Repeat the records in full, exactly.
----
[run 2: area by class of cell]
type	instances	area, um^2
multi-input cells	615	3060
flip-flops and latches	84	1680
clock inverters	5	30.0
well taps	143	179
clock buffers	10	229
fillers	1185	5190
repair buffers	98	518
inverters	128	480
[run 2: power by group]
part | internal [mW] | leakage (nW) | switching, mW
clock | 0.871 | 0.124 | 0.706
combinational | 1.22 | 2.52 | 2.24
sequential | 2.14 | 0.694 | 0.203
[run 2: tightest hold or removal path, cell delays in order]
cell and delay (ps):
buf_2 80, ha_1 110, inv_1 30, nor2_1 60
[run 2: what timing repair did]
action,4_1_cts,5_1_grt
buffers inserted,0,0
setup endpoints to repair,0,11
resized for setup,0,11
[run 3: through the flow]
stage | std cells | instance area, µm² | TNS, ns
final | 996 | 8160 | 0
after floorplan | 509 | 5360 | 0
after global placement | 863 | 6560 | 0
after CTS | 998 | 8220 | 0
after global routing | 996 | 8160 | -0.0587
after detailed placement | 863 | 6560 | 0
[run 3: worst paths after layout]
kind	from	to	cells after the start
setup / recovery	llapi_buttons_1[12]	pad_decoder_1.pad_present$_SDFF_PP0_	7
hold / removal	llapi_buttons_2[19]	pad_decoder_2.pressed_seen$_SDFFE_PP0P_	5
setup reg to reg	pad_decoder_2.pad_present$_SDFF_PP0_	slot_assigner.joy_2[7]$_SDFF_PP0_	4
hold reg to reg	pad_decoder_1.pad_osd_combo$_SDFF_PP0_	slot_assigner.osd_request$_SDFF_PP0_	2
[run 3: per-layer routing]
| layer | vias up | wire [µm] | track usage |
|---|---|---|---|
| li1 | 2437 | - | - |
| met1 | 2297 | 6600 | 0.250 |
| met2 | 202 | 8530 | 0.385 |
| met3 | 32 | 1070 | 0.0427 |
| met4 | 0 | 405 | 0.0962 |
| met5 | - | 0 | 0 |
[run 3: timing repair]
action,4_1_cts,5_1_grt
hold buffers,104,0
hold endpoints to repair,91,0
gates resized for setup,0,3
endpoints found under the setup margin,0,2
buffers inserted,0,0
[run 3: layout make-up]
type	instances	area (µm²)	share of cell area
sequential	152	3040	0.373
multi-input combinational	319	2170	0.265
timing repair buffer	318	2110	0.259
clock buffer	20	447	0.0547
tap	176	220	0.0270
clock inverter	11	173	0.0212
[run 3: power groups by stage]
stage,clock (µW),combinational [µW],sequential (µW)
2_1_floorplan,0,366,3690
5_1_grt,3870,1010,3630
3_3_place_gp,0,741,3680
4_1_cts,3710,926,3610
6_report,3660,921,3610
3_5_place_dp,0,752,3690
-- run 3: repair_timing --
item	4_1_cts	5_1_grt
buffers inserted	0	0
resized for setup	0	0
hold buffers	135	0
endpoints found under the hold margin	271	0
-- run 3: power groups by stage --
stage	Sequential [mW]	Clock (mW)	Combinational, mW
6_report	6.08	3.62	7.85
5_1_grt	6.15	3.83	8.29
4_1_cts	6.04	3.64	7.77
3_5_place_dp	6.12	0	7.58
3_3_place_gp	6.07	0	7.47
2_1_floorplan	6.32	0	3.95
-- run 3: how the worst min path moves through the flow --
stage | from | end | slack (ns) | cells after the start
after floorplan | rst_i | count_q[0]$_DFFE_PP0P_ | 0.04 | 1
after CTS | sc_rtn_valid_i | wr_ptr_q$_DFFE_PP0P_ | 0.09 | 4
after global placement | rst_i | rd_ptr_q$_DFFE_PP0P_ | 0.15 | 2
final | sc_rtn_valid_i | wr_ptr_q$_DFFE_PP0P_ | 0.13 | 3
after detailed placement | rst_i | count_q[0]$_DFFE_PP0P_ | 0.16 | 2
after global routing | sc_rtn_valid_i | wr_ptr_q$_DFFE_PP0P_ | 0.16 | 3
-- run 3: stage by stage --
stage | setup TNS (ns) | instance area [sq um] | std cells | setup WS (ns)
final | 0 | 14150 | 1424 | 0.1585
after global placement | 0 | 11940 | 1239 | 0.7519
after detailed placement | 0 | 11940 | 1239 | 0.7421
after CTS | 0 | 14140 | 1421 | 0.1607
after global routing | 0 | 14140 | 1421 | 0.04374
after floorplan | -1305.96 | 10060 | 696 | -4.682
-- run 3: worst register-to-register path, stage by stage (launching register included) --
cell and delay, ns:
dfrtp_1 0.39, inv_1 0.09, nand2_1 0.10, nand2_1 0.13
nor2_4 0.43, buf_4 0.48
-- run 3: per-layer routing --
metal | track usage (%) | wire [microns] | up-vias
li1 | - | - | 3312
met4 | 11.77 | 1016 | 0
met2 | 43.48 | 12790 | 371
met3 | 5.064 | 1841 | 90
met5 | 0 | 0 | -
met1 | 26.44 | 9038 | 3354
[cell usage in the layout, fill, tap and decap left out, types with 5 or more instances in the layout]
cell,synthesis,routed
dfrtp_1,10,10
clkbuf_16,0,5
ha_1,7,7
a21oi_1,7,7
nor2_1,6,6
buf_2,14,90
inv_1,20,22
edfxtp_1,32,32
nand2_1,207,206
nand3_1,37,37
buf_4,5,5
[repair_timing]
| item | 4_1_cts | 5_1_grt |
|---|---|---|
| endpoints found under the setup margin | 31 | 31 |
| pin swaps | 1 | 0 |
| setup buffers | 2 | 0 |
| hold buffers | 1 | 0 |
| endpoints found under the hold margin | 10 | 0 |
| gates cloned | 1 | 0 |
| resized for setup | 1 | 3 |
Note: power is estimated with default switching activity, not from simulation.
----
Result for this exercise -
[run 2: area by class of cell]
type	instances	area, um^2
multi-input cells	615	3060
flip-flops and latches	84	1680
clock inverters	5	30.0
well taps	143	179
clock buffers	10	229
fillers	1185	5190
repair buffers	98	518
inverters	128	480
[run 2: power by group]
part | internal [mW] | leakage (nW) | switching, mW
clock | 0.871 | 0.124 | 0.706
combinational | 1.22 | 2.52 | 2.24
sequential | 2.14 | 0.694 | 0.203
[run 2: tightest hold or removal path, cell delays in order]
cell and delay (ps):
buf_2 80, ha_1 110, inv_1 30, nor2_1 60
[run 2: what timing repair did]
action,4_1_cts,5_1_grt
buffers inserted,0,0
setup endpoints to repair,0,11
resized for setup,0,11
[run 3: through the flow]
stage | std cells | instance area, µm² | TNS, ns
final | 996 | 8160 | 0
after floorplan | 509 | 5360 | 0
after global placement | 863 | 6560 | 0
after CTS | 998 | 8220 | 0
after global routing | 996 | 8160 | -0.0587
after detailed placement | 863 | 6560 | 0
[run 3: worst paths after layout]
kind	from	to	cells after the start
setup / recovery	llapi_buttons_1[12]	pad_decoder_1.pad_present$_SDFF_PP0_	7
hold / removal	llapi_buttons_2[19]	pad_decoder_2.pressed_seen$_SDFFE_PP0P_	5
setup reg to reg	pad_decoder_2.pad_present$_SDFF_PP0_	slot_assigner.joy_2[7]$_SDFF_PP0_	4
hold reg to reg	pad_decoder_1.pad_osd_combo$_SDFF_PP0_	slot_assigner.osd_request$_SDFF_PP0_	2
[run 3: per-layer routing]
| layer | vias up | wire [µm] | track usage |
|---|---|---|---|
| li1 | 2437 | - | - |
| met1 | 2297 | 6600 | 0.250 |
| met2 | 202 | 8530 | 0.385 |
| met3 | 32 | 1070 | 0.0427 |
| met4 | 0 | 405 | 0.0962 |
| met5 | - | 0 | 0 |
[run 3: timing repair]
action,4_1_cts,5_1_grt
hold buffers,104,0
hold endpoints to repair,91,0
gates resized for setup,0,3
endpoints found under the setup margin,0,2
buffers inserted,0,0
[run 3: layout make-up]
type	instances	area (µm²)	share of cell area
sequential	152	3040	0.373
multi-input combinational	319	2170	0.265
timing repair buffer	318	2110	0.259
clock buffer	20	447	0.0547
tap	176	220	0.0270
clock inverter	11	173	0.0212
[run 3: power groups by stage]
stage,clock (µW),combinational [µW],sequential (µW)
2_1_floorplan,0,366,3690
5_1_grt,3870,1010,3630
3_3_place_gp,0,741,3680
4_1_cts,3710,926,3610
6_report,3660,921,3610
3_5_place_dp,0,752,3690
-- run 3: repair_timing --
item	4_1_cts	5_1_grt
buffers inserted	0	0
resized for setup	0	0
hold buffers	135	0
endpoints found under the hold margin	271	0
-- run 3: power groups by stage --
stage	Sequential [mW]	Clock (mW)	Combinational, mW
6_report	6.08	3.62	7.85
5_1_grt	6.15	3.83	8.29
4_1_cts	6.04	3.64	7.77
3_5_place_dp	6.12	0	7.58
3_3_place_gp	6.07	0	7.47
2_1_floorplan	6.32	0	3.95
-- run 3: how the worst min path moves through the flow --
stage | from | end | slack (ns) | cells after the start
after floorplan | rst_i | count_q[0]$_DFFE_PP0P_ | 0.04 | 1
after CTS | sc_rtn_valid_i | wr_ptr_q$_DFFE_PP0P_ | 0.09 | 4
after global placement | rst_i | rd_ptr_q$_DFFE_PP0P_ | 0.15 | 2
final | sc_rtn_valid_i | wr_ptr_q$_DFFE_PP0P_ | 0.13 | 3
after detailed placement | rst_i | count_q[0]$_DFFE_PP0P_ | 0.16 | 2
after global routing | sc_rtn_valid_i | wr_ptr_q$_DFFE_PP0P_ | 0.16 | 3
-- run 3: stage by stage --
stage | setup TNS (ns) | instance area [sq um] | std cells | setup WS (ns)
final | 0 | 14150 | 1424 | 0.1585
after global placement | 0 | 11940 | 1239 | 0.7519
after detailed placement | 0 | 11940 | 1239 | 0.7421
after CTS | 0 | 14140 | 1421 | 0.1607
after global routing | 0 | 14140 | 1421 | 0.04374
after floorplan | -1305.96 | 10060 | 696 | -4.682
-- run 3: worst register-to-register path, stage by stage (launching register included) --
cell and delay, ns:
dfrtp_1 0.39, inv_1 0.09, nand2_1 0.10, nand2_1 0.13
nor2_4 0.43, buf_4 0.48
-- run 3: per-layer routing --
metal | track usage (%) | wire [microns] | up-vias
li1 | - | - | 3312
met4 | 11.77 | 1016 | 0
met2 | 43.48 | 12790 | 371
met3 | 5.064 | 1841 | 90
met5 | 0 | 0 | -
met1 | 26.44 | 9038 | 3354
[cell usage in the layout, fill, tap and decap left out, types with 5 or more instances in the layout]
cell,synthesis,routed
dfrtp_1,10,10
clkbuf_16,0,5
ha_1,7,7
a21oi_1,7,7
nor2_1,6,6
buf_2,14,90
inv_1,20,22
edfxtp_1,32,32
nand2_1,207,206
nand3_1,37,37
buf_4,5,5
[repair_timing]
| item | 4_1_cts | 5_1_grt |
|---|---|---|
| endpoints found under the setup margin | 31 | 31 |
| pin swaps | 1 | 0 |
| setup buffers | 2 | 0 |
| hold buffers | 1 | 0 |
| endpoints found under the hold margin | 10 | 0 |
| gates cloned | 1 | 0 |
| resized for setup | 1 | 3 |
Note: power is estimated with default switching activity, not from simulation.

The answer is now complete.